### INPUT FOR THIS TASK
^^^^^^^^^^^^^^^^

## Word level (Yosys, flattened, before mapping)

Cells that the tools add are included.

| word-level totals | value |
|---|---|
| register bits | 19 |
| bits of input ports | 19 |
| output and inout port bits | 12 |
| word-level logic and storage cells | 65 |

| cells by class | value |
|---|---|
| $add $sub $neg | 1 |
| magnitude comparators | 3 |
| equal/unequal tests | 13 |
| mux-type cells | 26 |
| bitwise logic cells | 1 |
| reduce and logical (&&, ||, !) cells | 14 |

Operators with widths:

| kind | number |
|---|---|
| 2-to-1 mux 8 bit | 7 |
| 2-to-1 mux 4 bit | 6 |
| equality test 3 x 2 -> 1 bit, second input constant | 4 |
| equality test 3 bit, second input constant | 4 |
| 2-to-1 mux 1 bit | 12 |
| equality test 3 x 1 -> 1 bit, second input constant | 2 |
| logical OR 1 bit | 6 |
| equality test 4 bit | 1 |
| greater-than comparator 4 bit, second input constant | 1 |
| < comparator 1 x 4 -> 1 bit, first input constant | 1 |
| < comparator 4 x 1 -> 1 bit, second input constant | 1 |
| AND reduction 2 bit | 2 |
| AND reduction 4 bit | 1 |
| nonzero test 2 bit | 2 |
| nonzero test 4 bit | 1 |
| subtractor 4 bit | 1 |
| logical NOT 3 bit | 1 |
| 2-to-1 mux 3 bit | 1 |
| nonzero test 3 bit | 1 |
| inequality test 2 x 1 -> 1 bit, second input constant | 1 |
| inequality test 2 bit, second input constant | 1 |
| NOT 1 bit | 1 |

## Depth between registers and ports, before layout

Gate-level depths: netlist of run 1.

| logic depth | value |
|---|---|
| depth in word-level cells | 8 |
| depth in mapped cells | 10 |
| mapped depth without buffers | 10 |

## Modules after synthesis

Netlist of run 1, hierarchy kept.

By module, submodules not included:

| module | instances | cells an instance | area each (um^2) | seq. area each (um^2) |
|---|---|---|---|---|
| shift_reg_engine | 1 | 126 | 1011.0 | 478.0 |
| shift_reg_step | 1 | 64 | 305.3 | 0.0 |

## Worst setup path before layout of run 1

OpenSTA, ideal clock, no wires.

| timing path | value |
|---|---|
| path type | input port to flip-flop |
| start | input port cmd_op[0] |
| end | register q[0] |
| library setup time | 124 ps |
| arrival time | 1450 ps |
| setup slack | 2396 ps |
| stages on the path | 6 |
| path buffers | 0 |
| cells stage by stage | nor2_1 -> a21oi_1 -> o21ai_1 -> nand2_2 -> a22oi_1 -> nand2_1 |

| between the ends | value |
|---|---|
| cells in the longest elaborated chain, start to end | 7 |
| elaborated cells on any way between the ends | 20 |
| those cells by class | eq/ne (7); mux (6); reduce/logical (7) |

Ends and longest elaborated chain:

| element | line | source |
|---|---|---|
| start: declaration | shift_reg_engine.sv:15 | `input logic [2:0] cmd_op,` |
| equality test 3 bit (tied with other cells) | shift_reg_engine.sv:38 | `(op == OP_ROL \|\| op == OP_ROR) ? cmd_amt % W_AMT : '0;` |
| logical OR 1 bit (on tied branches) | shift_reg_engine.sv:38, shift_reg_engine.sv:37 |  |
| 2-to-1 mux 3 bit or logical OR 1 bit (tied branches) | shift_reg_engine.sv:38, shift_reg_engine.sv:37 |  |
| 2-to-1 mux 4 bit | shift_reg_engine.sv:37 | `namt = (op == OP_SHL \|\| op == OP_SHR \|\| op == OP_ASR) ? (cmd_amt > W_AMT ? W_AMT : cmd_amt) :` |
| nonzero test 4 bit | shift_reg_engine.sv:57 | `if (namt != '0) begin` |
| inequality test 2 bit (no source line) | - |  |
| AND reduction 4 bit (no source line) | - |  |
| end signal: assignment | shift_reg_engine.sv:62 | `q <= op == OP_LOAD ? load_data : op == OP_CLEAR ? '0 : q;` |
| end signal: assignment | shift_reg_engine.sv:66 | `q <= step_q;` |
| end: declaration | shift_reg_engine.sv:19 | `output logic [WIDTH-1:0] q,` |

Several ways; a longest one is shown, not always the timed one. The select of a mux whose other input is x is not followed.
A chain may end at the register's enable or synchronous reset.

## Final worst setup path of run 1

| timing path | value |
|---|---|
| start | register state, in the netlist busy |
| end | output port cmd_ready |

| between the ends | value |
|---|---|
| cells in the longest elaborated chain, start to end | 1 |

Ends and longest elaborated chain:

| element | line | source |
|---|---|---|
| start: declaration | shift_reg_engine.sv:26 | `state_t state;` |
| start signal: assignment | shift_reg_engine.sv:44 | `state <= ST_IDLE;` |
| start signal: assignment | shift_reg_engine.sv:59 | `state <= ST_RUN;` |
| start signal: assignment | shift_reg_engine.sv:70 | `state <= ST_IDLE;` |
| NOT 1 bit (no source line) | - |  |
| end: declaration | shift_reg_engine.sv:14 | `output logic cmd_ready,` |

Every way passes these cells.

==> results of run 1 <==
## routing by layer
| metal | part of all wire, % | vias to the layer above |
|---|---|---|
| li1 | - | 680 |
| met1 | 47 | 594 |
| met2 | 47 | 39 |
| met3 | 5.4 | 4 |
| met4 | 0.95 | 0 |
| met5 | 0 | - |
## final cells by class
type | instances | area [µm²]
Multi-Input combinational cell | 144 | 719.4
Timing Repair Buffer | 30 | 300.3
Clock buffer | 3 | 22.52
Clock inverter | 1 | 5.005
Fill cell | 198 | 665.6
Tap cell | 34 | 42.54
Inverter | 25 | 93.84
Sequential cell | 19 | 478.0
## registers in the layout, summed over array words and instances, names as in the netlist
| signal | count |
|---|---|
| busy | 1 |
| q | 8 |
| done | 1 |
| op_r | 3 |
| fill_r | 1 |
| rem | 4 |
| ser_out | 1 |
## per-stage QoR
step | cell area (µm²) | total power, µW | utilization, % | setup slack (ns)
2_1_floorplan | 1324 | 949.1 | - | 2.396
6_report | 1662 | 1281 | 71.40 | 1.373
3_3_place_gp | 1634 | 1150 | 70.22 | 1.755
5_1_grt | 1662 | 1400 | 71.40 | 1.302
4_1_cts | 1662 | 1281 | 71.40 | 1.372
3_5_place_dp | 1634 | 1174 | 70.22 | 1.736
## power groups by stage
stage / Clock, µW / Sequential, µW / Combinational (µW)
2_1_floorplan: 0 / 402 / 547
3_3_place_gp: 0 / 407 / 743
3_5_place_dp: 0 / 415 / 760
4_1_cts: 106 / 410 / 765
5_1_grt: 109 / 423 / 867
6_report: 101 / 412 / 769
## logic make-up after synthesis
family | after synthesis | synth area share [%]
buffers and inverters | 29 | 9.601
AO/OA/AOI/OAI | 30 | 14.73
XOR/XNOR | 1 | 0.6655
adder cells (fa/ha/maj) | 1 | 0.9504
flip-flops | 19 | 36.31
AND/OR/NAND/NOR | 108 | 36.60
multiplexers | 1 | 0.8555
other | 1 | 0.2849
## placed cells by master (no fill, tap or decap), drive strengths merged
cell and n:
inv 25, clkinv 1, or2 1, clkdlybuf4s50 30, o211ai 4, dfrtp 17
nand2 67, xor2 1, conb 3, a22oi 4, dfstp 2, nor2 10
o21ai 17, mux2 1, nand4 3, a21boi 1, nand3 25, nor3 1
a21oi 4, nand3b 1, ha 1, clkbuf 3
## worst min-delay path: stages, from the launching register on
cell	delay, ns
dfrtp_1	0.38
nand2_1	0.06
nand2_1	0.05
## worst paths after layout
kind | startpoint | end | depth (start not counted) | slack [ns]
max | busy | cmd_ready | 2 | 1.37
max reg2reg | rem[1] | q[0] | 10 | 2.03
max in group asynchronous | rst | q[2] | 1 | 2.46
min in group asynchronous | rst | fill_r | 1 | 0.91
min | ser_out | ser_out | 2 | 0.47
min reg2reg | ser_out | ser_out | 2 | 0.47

^^^^^^^^^^^^^^^^

### DIRECTIONS
Out of the records above, pull each line containing the word "bits".

### ANSWER FOR THIS EXERCISE
| register bits | 19 |
| bits of input ports | 19 |
| output and inout port bits | 12 |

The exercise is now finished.